Dad was to play both Hitler and the little Jewish barber.
Charles Chaplin, Jr., My Father, Charlie Chaplin, pages 239-240:
Dad felt a special concern about The Great Dictator, for it was different in kind from any of his other
pictures. Always with them he had hoped for two things, to make people laugh and to make money.
But with The Great Dictator, there was something else involved: it had become imperative to him to get
across his outcry against the hell of war and the evils of oppression. For the first time I heard my
father speak seriously of prayer in connection with a picture.

"I'm praying, son, that this picture will have a good message and maybe help mankind a bit," he said to
my suddenly one day. But he wouldn't have been my father if he hadn't added in a humorous aside,
"I'm also praying it will be a big hit, because I've spent a lot of money on it."

Dad was vague about who it was to whom he addressed his prayer. I never heard him speak of God as
a personal power or conjecture about what comes after death. He never even mentioned death as far as
I can recall. He wasn't one to adopt an organized religion, and he didn't care for ritualistic services,
though he openly and ardently admired the architecture of churches and synagogues. He never forced
his own beliefs on Syd and me, though occasionally he would speak of them to us.

"I'm not an atheist," I can remember him saying on more than one occasion. "I'm definitely an
agnostic. Some scientists say that if the world were to stop revolving we'd all disintegrate. But the
world keeps on going. Something must be holding us all in place--some Supreme Force. But what it is
I couldn't tell you."

Dad's opinion of this Supreme Force varied with his moods. Sometimes, reading the headlines of the
bloody battles raging in Europe, he would shake his head and say, "It must be Something very vicious
that permits people to kill one another in this way."

Sometimes in the solitude of seashore or mountain he would speak of the Supreme Force almost
tenderly, as of Something sublimely beautiful, mirroring itself so eloquently in rushing waves or
snowdrifts, solemn rocks and ancient trees.

It was to this Something that he addressed his prayers for the success of The Great Dictator.

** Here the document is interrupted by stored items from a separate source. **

`src/rtl/mem_ctrl_pkg.sv`:
```
// Shared types and constants for the byte-serialising memory controller.
package mem_ctrl_pkg;

    typedef enum logic [1:0] {
        IDLE     = 2'd0,
        IC_READ  = 2'd1,
        LS_READ  = 2'd2,
        LS_WRITE = 2'd3
    } state_t;

    localparam logic [1:0] BYTE = 2'b00;
    localparam logic [1:0] HALF = 2'b01;
    localparam logic [1:0] WORD = 2'b10;

    localparam logic [3:0] IC_BYTES = 4'd8;
    localparam logic [1:0] IO_SEL   = 2'b11;

    // Unknown width code 2'b11 is treated as a word access.
    function automatic logic [3:0] ls_bytes(input logic [1:0] width);
        case (width)
            BYTE:    return 4'd1;
            HALF:    return 4'd2;
            default: return 4'd4;
        endcase
    endfunction

endpackage

```
`src/rtl/mem_ctrl.sv`:
```
// Memory controller: serialises icache block reads and load/store requests
// into per-byte accesses on the byte-wide main RAM.
module mem_ctrl #(
    parameter logic [1:0] IO_SEL = mem_ctrl_pkg::IO_SEL
) (
    input  logic        clk,
    input  logic        rst,
    input  logic        rdy,
    input  logic        ic_en,
    input  logic [31:0] ic_addr,
    output logic        ic_valid,
    output logic [63:0] ic_blk,
    input  logic        ls_en,
    input  logic        ls_wr,
    input  logic [31:0] ls_addr,
    input  logic [1:0]  ls_width,
    input  logic [31:0] ls_wdata,
    output logic        ls_valid,
    output logic [31:0] ls_rdata,
    input  logic [7:0]  mem_din,
    output logic [7:0]  mem_dout,
    output logic [31:0] mem_a,
    output logic        mem_wr,
    input  logic        io_buffer_full
);
    import mem_ctrl_pkg::*;

    state_t      state_q, state_d;
    logic [31:0] base_q;
    logic [31:0] wdata_q;
    logic [3:0]  k_q;
    logic [3:0]  n_q;
    logic        restart_q;
    logic        mem_wr_q;

    logic        ls_blocked;
    logic        ls_take;
    logic        can_accept;
    logic        acc_ls;
    logic        acc_ic;
    logic        rd_done;
    logic        wr_done;
    logic [31:0] next_a;
    logic [2:0]  lane;
    logic [1:0]  wsel;

    // A stalled write must never reach the RAM, even for the cycle rdy drops.
    assign mem_wr = mem_wr_q & rdy;

    always_ff @(posedge clk or posedge rst) begin
        if (rst) begin
            state_q <= IDLE;
        end else if (rdy) begin
            state_q <= state_d;
        end
    end

    always_comb begin
        ls_blocked = ls_wr && io_buffer_full && (ls_addr[17:16] == IO_SEL);
        ls_take    = ls_en && !ls_blocked;
        can_accept = (state_q == IDLE) && !ic_valid && !ls_valid;
        acc_ls     = can_accept && ls_take;
        acc_ic     = can_accept && !ls_take && ic_en;
        rd_done    = !restart_q && (k_q == n_q);
        wr_done    = (k_q == n_q - 4'd1);
        next_a     = base_q + {28'd0, k_q} + 32'd1;
        lane       = 3'(k_q - 4'd1);
        wsel       = 2'(k_q + 4'd1);
        state_d    = state_q;
        case (state_q)
            IDLE: begin
                if (acc_ls) begin
                    state_d = ls_wr ? LS_WRITE : LS_READ;
                end else if (acc_ic) begin
                    state_d = IC_READ;
                end
            end
            IC_READ, LS_READ: begin
                if (rd_done) begin
                    state_d = IDLE;
                end
            end
            LS_WRITE: begin
                if (wr_done) begin
                    state_d = IDLE;
                end
            end
            default: state_d = IDLE;
        endcase
    end

    // k_q is the byte index currently on mem_a; read data lags it by two edges.
    always_ff @(posedge clk or posedge rst) begin
        if (rst) begin
            base_q    <= '0;
            wdata_q   <= '0;
            k_q       <= '0;
            n_q       <= '0;
            restart_q <= 1'b0;
            mem_wr_q  <= 1'b0;
            mem_a     <= '0;
            mem_dout  <= '0;
            ic_valid  <= 1'b0;
            ls_valid  <= 1'b0;
            ic_blk    <= '0;
            ls_rdata  <= '0;
        end else if (!rdy) begin
            // RAM keeps answering while we are frozen, so reads refetch.
            if (state_q == IC_READ || state_q == LS_READ) begin
                restart_q <= 1'b1;
            end
        end else begin
            ic_valid  <= 1'b0;
            ls_valid  <= 1'b0;
            restart_q <= 1'b0;
            case (state_q)
                IDLE: begin
                    k_q <= '0;
                    if (acc_ls) begin
                        base_q   <= ls_addr;
                        wdata_q  <= ls_wdata;
                        n_q      <= ls_bytes(ls_width);
                        mem_a    <= ls_addr;
                        mem_dout <= ls_wr ? ls_wdata[7:0] : 8'd0;
                        mem_wr_q <= ls_wr;
                    end else if (acc_ic) begin
                        base_q   <= ic_addr;
                        n_q      <= IC_BYTES;
                        mem_a    <= ic_addr;
                        mem_dout <= '0;
                        mem_wr_q <= 1'b0;
                    end else begin
                        mem_a    <= '0;
                        mem_dout <= '0;
                        mem_wr_q <= 1'b0;
                    end
                end
                IC_READ, LS_READ: begin
                    if (restart_q) begin
                        k_q   <= '0;
                        mem_a <= base_q;
                    end else begin
                        if (k_q != 4'd0) begin
                            if (state_q == IC_READ) begin
                                ic_blk[{lane, 3'b000} +: 8] <= mem_din;
                            end else if (k_q == 4'd1) begin
                                ls_rdata <= {24'd0, mem_din};
                            end else begin
                                ls_rdata[{lane[1:0], 3'b000} +: 8] <= mem_din;
                            end
                        end
                        if (k_q == n_q) begin
                            if (state_q == IC_READ) begin
                                ic_valid <= 1'b1;
                            end else begin
                                ls_valid <= 1'b1;
                            end
                        end else begin
                            k_q <= k_q + 4'd1;
                            if (k_q + 4'd1 < n_q) begin
                                mem_a <= next_a;
                            end
                        end
                    end
                end
                LS_WRITE: begin
                    if (wr_done) begin
                        mem_wr_q <= 1'b0;
                        ls_valid <= 1'b1;
                    end else begin
                        k_q      <= k_q + 4'd1;
                        mem_a    <= next_a;
                        mem_dout <= wdata_q[{wsel, 3'b000} +: 8];
                    end
                end
                default: ;
            endcase
        end
    end

endmodule

```
**config.mk**
```make
export PLATFORM = sky130hd
export DESIGN_NAME = pdm_sd
export DESIGN_NICKNAME = d
export VERILOG_FILES = /design/src/rtl/pdm_sd.sv
export SDC_FILE = /design/constraint.sdc
export NUM_CORES = 1
export LEC_CHECK = 0
export ABC_AREA = 1
export BUFFER_PORTS_ARGS = -buffer_cell sky130_fd_sc_hd__buf_4
export CELL_PAD_IN_SITES_DETAIL_PLACEMENT = 0
export CELL_PAD_IN_SITES_GLOBAL_PLACEMENT = 1
export CORE_MARGIN = 4
export CORE_UTILIZATION = 50
export DETAILED_ROUTE_END_ITERATION = 7
export HOLD_SLACK_MARGIN = 0.08
export PLACE_DENSITY_LB_ADDON = 0.1
export SYNTH_ARGS = -nofsm -noshare
export SYNTH_HDL_FRONTEND = slang
export SYNTH_SLANG_ARGS = --single-unit
```
**constraint.sdc**
```tcl
create_clock -name clk_i -period 7.3 [get_ports clk_i]
set_input_delay 0.365 -clock clk_i [delete_from_list [all_inputs] [get_ports clk_i]]
set_output_delay 0.365 -clock clk_i [all_outputs]
set_load 0.01 [all_outputs]
```
==> config.mk <==
export PLATFORM = sky130hd
export DESIGN_NAME = lcd_ctrl
export DESIGN_NICKNAME = d
export VERILOG_FILES = /design/src/rtl/lcd_pkg.sv /design/src/rtl/lcd_delay.sv /design/src/rtl/lcd_ctrl.sv
export SDC_FILE = /design/constraint.sdc
export NUM_CORES = 1
export LEC_CHECK = 0
export BUFFER_PORTS_ARGS = -buffer_cell sky130_fd_sc_hd__buf_2
export CAP_MARGIN = 20
export CORE_MARGIN = 8
export CORE_UTILIZATION = 41
export DETAILED_ROUTE_END_ITERATION = 7
export SLEW_MARGIN = 0
export SYNTH_ARGS = -nofsm -noshare
export SYNTH_HDL_FRONTEND = slang
export SYNTH_HIERARCHICAL = 1
export SYNTH_SLANG_ARGS = --single-unit
export TNS_END_PERCENT = 30
==> constraint.sdc <==
create_clock -name sys_clk -period 5.85 [get_ports sys_clk]
set_clock_uncertainty 0.15 [all_clocks]
set_input_delay 0.585 -clock sys_clk [delete_from_list [all_inputs] [get_ports sys_clk]]
set_output_delay 0.585 -clock sys_clk [all_outputs]
set_load 0.01 [all_outputs]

Famed sculptor and writer Clare Sheridan was rumored to been one of Chaplin's many lovers, before
her conversion to Catholicism. Charlie Chaplin, My Autobiography, pages 289-291:
When Clare Sheridan, the sculptress, who created a sensation with her book From Mayfair to Moscow,
came to Hollywood, Sam Goldwyn gave a dinner for her and I was invited. Clare, tall and good-
looking, was the niece of Winston Churchill... Dicky [Clare's son] died at the age of nineteen, a sad and
terrible blow from which she never recovered. She became a Catholic and lived for a while in a
convent, turning to religion, I suppose as a solace.

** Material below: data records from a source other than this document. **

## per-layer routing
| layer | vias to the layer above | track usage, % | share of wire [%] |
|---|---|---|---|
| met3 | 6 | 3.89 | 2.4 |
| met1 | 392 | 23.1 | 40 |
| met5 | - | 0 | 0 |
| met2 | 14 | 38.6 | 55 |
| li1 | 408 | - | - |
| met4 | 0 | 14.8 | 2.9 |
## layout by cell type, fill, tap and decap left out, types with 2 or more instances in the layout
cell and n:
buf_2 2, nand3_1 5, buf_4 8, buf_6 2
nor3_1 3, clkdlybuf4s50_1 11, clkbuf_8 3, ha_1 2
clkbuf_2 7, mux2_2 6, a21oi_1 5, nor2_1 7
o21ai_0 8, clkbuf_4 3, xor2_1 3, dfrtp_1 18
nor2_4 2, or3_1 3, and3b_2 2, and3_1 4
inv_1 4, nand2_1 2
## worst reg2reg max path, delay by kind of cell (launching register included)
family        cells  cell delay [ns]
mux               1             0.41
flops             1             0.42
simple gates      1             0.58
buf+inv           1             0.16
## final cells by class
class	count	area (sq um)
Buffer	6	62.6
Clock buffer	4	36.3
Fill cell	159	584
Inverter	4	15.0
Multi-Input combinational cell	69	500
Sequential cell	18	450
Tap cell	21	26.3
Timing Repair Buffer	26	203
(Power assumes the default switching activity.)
===== config.mk =====
export PLATFORM = sky130hd
export DESIGN_NAME = fir_stream_arbiter
export DESIGN_NICKNAME = d
export VERILOG_FILES = /design/src/rtl/fir_pkg.sv /design/src/rtl/rr_priority_pick.sv /design/src/rtl/fir_stream_arbiter.sv
export SDC_FILE = /design/constraint.sdc
export NUM_CORES = 1
export LEC_CHECK = 0
export BUFFER_PORTS_ARGS = -buffer_cell sky130_fd_sc_hd__buf_2
export CORE_MARGIN = 1.5
export CORE_UTILIZATION = 50
export CTS_BUF_LIST = sky130_fd_sc_hd__clkbuf_16
export DETAILED_ROUTE_END_ITERATION = 7
export GPL_ROUTABILITY_DRIVEN = 0
export GPL_TIMING_DRIVEN = 0
export PLACE_DENSITY = 0.86
export SYNTH_ARGS = -nofsm -noshare
export SYNTH_HDL_FRONTEND = slang
export SYNTH_SLANG_ARGS = --single-unit
export TNS_END_PERCENT = 10

===== constraint.sdc =====
create_clock -name clk -period 3.7 [get_ports clk]
set_clock_uncertainty 0.2 [all_clocks]
set_input_delay 0.74 -clock clk [delete_from_list [all_inputs] [get_ports clk]]
set_output_delay 0.74 -clock clk [all_outputs]
set_load 0.05 [all_outputs]

===== src/rtl/fir_pkg.sv =====
// Shared definitions for the FIR input-stream arbiter and related blocks.
package fir_pkg;

    typedef enum logic [1:0] {
        IDLE  = 2'd0,
        PASS  = 2'd1,
        DROP  = 2'd2,
        FLUSH = 2'd3
    } arb_state_e;

    localparam int FIR_TAPS       = 15;
    localparam int DEFAULT_DATA_W = 16;

endpackage


===== src/rtl/rr_priority_pick.sv =====
// Round-robin priority pick: first requester after last_ptr, wrapping modulo N_CH.
// Purely combinational so other arbiters can reuse it.
module rr_priority_pick #(
    parameter int N_CH = 4,
    parameter int ID_W = $clog2(N_CH)
) (
    input  logic [N_CH-1:0] req,
    input  logic [ID_W-1:0] last_ptr,
    output logic [ID_W-1:0] pick_id,
    output logic            any_req
);

    logic [ID_W-1:0] idx_s;
    logic            found_s;

    // Scan all positions starting just after last_ptr; the first hit wins
    always_comb begin
        pick_id = '0;
        found_s = 1'b0;
        idx_s   = '0;
        for (int i = 1; i <= N_CH; i++) begin
            idx_s = ID_W'((int'(last_ptr) + i) % N_CH);
            if (!found_s && req[idx_s]) begin
                found_s = 1'b1;
                pick_id = idx_s;
            end else begin
                found_s = found_s;
            end
        end
    end

    assign any_req = |req;

endmodule


===== src/rtl/fir_stream_arbiter.sv =====
// Per-packet round-robin arbiter feeding one FIR stream input, with zero-beat
// flushing between packets and a packet-length watchdog.
module fir_stream_arbiter
    import fir_pkg::*;
#(
    parameter int N_CH      = 4,
    parameter int DATA_W    = DEFAULT_DATA_W,
    parameter int FLUSH_LEN = FIR_TAPS,
    parameter int MAX_PKT   = 1024
) (
    input  logic                      clk,
    input  logic                      reset,
    input  logic [N_CH*DATA_W-1:0]    s_axis_tdata,
    input  logic [N_CH-1:0]           s_axis_tvalid,
    input  logic [N_CH-1:0]           s_axis_tlast,
    output logic [N_CH-1:0]           s_axis_tready,
    output logic [DATA_W-1:0]         m_axis_fir_tdata,
    output logic                      m_axis_fir_tvalid,
    output logic                      m_axis_fir_tlast,
    input  logic                      m_axis_fir_tready,
    output logic [$clog2(N_CH)-1:0]   m_axis_fir_tid,
    output logic                      m_axis_fir_tflush,
    output logic                      err_trunc
);

    localparam int ID_W   = $clog2(N_CH);
    localparam int BCNT_W = $clog2(MAX_PKT + 1);
    localparam int FCNT_W = $clog2(FLUSH_LEN + 1);

    arb_state_e        state_r, state_nxt_s;
    logic [ID_W-1:0]   grant_r, grant_nxt_s;
    logic [ID_W-1:0]   rr_ptr_r, rr_ptr_nxt_s;
    logic [BCNT_W-1:0] beat_cnt_r, beat_cnt_nxt_s;
    logic [FCNT_W-1:0] flush_cnt_r, flush_cnt_nxt_s;
    logic              err_trunc_r, trunc_s;
    logic [ID_W-1:0]   pick_id_s;
    logic              any_req_s;
    logic              at_limit_s;
    logic [DATA_W-1:0] ch_data_s [N_CH];

    for (genvar g = 0; g < N_CH; g++) begin : g_unpack
        assign ch_data_s[g] = s_axis_tdata[g*DATA_W +: DATA_W];
    end

    rr_priority_pick #(
        .N_CH (N_CH),
        .ID_W (ID_W)
    ) u_pick (
        .req      (s_axis_tvalid),
        .last_ptr (rr_ptr_r),
        .pick_id  (pick_id_s),
        .any_req  (any_req_s)
    );

    // State, arbitration and counter registers
    always_ff @(posedge clk or negedge reset) begin
        if (!reset) begin
            state_r     <= IDLE;
            grant_r     <= '0;
            rr_ptr_r    <= ID_W'(N_CH - 1);
            beat_cnt_r  <= '0;
            flush_cnt_r <= '0;
            err_trunc_r <= 1'b0;
        end else begin
            state_r     <= state_nxt_s;
            grant_r     <= grant_nxt_s;
            rr_ptr_r    <= rr_ptr_nxt_s;
            beat_cnt_r  <= beat_cnt_nxt_s;
            flush_cnt_r <= flush_cnt_nxt_s;
            err_trunc_r <= trunc_s;
        end
    end

    // Next-state logic and output muxing; PASS is a zero-latency pass-through
    always_comb begin
        state_nxt_s       = state_r;
        grant_nxt_s       = grant_r;
        rr_ptr_nxt_s      = rr_ptr_r;
        beat_cnt_nxt_s    = beat_cnt_r;
        flush_cnt_nxt_s   = flush_cnt_r;
        trunc_s           = 1'b0;
        at_limit_s        = (beat_cnt_r == BCNT_W'(MAX_PKT - 1));
        s_axis_tready     = '0;
        m_axis_fir_tdata  = '0;
        m_axis_fir_tvalid = 1'b0;
        m_axis_fir_tlast  = 1'b0;
        m_axis_fir_tid    = '0;
        m_axis_fir_tflush = 1'b0;
        case (state_r)
            IDLE: begin
                if (any_req_s) begin
                    grant_nxt_s    = pick_id_s;
                    rr_ptr_nxt_s   = pick_id_s;
                    beat_cnt_nxt_s = '0;
                    state_nxt_s    = PASS;
                end else begin
                    state_nxt_s    = IDLE;
                end
            end
            PASS: begin
                m_axis_fir_tdata       = ch_data_s[grant_r];
                m_axis_fir_tvalid      = s_axis_tvalid[grant_r];
                m_axis_fir_tlast       = s_axis_tlast[grant_r] | at_limit_s;
                m_axis_fir_tid         = grant_r;
                s_axis_tready[grant_r] = m_axis_fir_tready;
                if (s_axis_tvalid[grant_r] && m_axis_fir_tready) begin
                    beat_cnt_nxt_s = beat_cnt_r + BCNT_W'(1);
                    if (s_axis_tlast[grant_r]) begin
                        flush_cnt_nxt_s = '0;
                        state_nxt_s     = FLUSH;
                    end else if (at_limit_s) begin
                        trunc_s     = 1'b1;
                        state_nxt_s = DROP;
                    end else begin
                        state_nxt_s = PASS;
                    end
                end else begin
                    state_nxt_s = PASS;
                end
            end
            DROP: begin
                // Swallow the rest of a truncated packet without forwarding it
                s_axis_tready[grant_r] = 1'b1;
                if (s_axis_tvalid[grant_r] && s_axis_tlast[grant_r]) begin
                    flush_cnt_nxt_s = '0;
                    state_nxt_s     = FLUSH;
                end else begin
                    state_nxt_s = DROP;
                end
            end
            FLUSH: begin
                m_axis_fir_tvalid = 1'b1;
                m_axis_fir_tflush = 1'b1;
                m_axis_fir_tid    = grant_r;
                if (m_axis_fir_tready) begin
                    if (flush_cnt_r == FCNT_W'(FLUSH_LEN - 1)) begin
                        flush_cnt_nxt_s = '0;
                        state_nxt_s     = IDLE;
                    end else begin
                        flush_cnt_nxt_s = flush_cnt_r + FCNT_W'(1);
                    end
                end else begin
                    flush_cnt_nxt_s = flush_cnt_r;
                end
            end
            default: begin
                state_nxt_s = IDLE;
            end
        endcase
    end

    assign err_trunc = err_trunc_r;

endmodule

I once saw on a tombstone in the South of France a photograph of a smiling young girl of fourteen,
and engraved below, one word: "Pourquoi?" [Why?] In such bewilderment of grief it is futile to seek an
answer. It only leads to false moralizing and torment--yet it does not mean that there is no answer. I
cannot believe that our existence is meaningless or accidental, as some scientists would tell us. Life and
death are to resolute, too implacable, to be accidental.
The ways of life and death--genius cut down in its prime, world upheavals, holocausts and
catastrophes--may seem futile and meaningless. But the fact that these things have happened are
demonstrable of a resolute, fixed purpose beyond the comprehension of our three-dimensional minds.

There are philosophers who postulate that all is matter in some form of action, and that in all existence
nothing can be added or taken away. If matter is action, it must be governed by the law of cause and
effect. If I accept this, then every action is preordained. If so, is not the scratching of my nose
predestined as much as a shooting star? The cat walks round the house, the leaf falls from the tree, the
child stumbles. Are not these actions traceable back into infinity? Are not they predestined and
continuous into eternity? We know the immediate cause of the fallen leaf, the child stumbling, but we
cannot trace its beginning or its end.

I am not religious in the dogmatic sense. My views are similar to those of Macaulay, who wrote to the
effect that the same religious arguments were debated in the sixteenth century with the same
philosophical astuteness as they are today; and in spite of accumulated knowledge and scientific
progress, no philosopher, past or present, has contributed any further illuminating facts on the matter.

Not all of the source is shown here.